Stored data
--
module oneBitComp(A,B,Greater,Equal,Smaller);
	input A,B;
	output Greater , Smaller,Equal;
	wire Bnot,Anot; 
	not #(2)g0(Anot,A); 
	not #(2)g1(Bnot ,B); 
	and #(5)g2(Greater,A,Bnot); 
	and #(5)g3(Smaller,B,Anot); 
	nor #(4)g4(Equal,Smaller,Greater); 
endmodule
module sixbitcomp(A, B,Greater, Smaller, Equal);
    input [5:0] A;        
    input [5:0] B;
    output Greater;      
    output Smaller;        
    output Equal;         
    wire G1, G2, G3;      
    wire S1, S2, S3;       
    wire Eq1, Eq2, Eq3;
	wire GRE1 ,GRE2;
	wire SM1, SM2;
	wire GF,SF,EqF;
    twobitcomp U1 (A[5:4], B[5:4], G1, S1, Eq1); 
    twobitcomp U2 (A[3:2], B[3:2], G2, S2, Eq2); 
    twobitcomp U3 (A[1:0], B[1:0], G3, S3, Eq3); 
	and #(5)g0(GRE1,Eq1,G2); 
	and	#(5)g1(GRE2,Eq1,Eq2,G3); 
	and #(5)g2(SM1,Eq1,S2); 
	and #(5)g3(SM2,Eq1,Eq2,S3); 
    or #(5)g4(Greater, G1, GRE1, GRE2); 
    or #(5)g5(Smaller, S1, SM1, SM2); 
    and #(5)g6(Equal, Eq1, Eq2, Eq3); 
endmodule
module twobitcomp(A, B, Greater, Smaller, Equal);
    input [1:0] A;
    input [1:0] B;
    output Greater, Smaller, Equal;
    wire nA1, nA0, nB1, nB0;
    wire G1, G0, eq1, eq0;
    wire S1, S0;
    not #(2)g0(nA1, A[1]); 
    not #(2)g1(nA0, A[0]); 
    not #(2)g2(nB1, B[1]); 
    not #(2)g3(nB0, B[0]); 
    and #(5)g4(S1, nA1, B[1]); 
    and #(5)g5(S0, eq1, nA0, B[0]); 
    or #(5)g6(Smaller, S1, S0); 
    and #(5)g7(G1, A[1], nB1); 
    and #(5)g8(G0, eq1, A[0], nB0); 
    or #(5)g9(Greater, G1, G0); 
    xnor #(7)g10(eq1, A[1], B[1]); 
    xnor #(7)g11(eq0, A[0], B[0]); 
    and #(5)g12(Equal, eq1, eq0); 
endmodule
[run.sh]
#!/bin/bash
# OpenROAD 26Q1-2900-gdf79404cd8, Yosys 0.63+post, stock flow scripts
make -C /OpenROAD-flow-scripts/flow DESIGN_CONFIG=/design/flow/config.mk WORK_HOME=/design/flow/orfs finish
[constraint.sdc]
current_design SignedComp

set clk_period 1.7
set clk_io_pct 0.2

create_clock -name clk0 -period $clk_period

set non_clock_inputs [all_inputs -no_clocks]
set_input_delay [expr $clk_period * $clk_io_pct] -clock clk0 $non_clock_inputs
set_output_delay [expr $clk_period * $clk_io_pct] -clock clk0 [all_outputs]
--
> THE PROBLEM:
Each line from the one that holds "or #(5)g9(Greater, G1, G0);" to the end of the records above should be transcribed exactly, both ends included.

> OUTPUT:
    or #(5)g9(Greater, G1, G0); 
    xnor #(7)g10(eq1, A[1], B[1]); 
    xnor #(7)g11(eq0, A[0], B[0]); 
    and #(5)g12(Equal, eq1, eq0); 
endmodule
[run.sh]
#!/bin/bash
# OpenROAD 26Q1-2900-gdf79404cd8, Yosys 0.63+post, stock flow scripts
make -C /OpenROAD-flow-scripts/flow DESIGN_CONFIG=/design/flow/config.mk WORK_HOME=/design/flow/orfs finish
[constraint.sdc]
current_design SignedComp

set clk_period 1.7
set clk_io_pct 0.2

create_clock -name clk0 -period $clk_period

set non_clock_inputs [all_inputs -no_clocks]
set_input_delay [expr $clk_period * $clk_io_pct] -clock clk0 $non_clock_inputs
set_output_delay [expr $clk_period * $clk_io_pct] -clock clk0 [all_outputs]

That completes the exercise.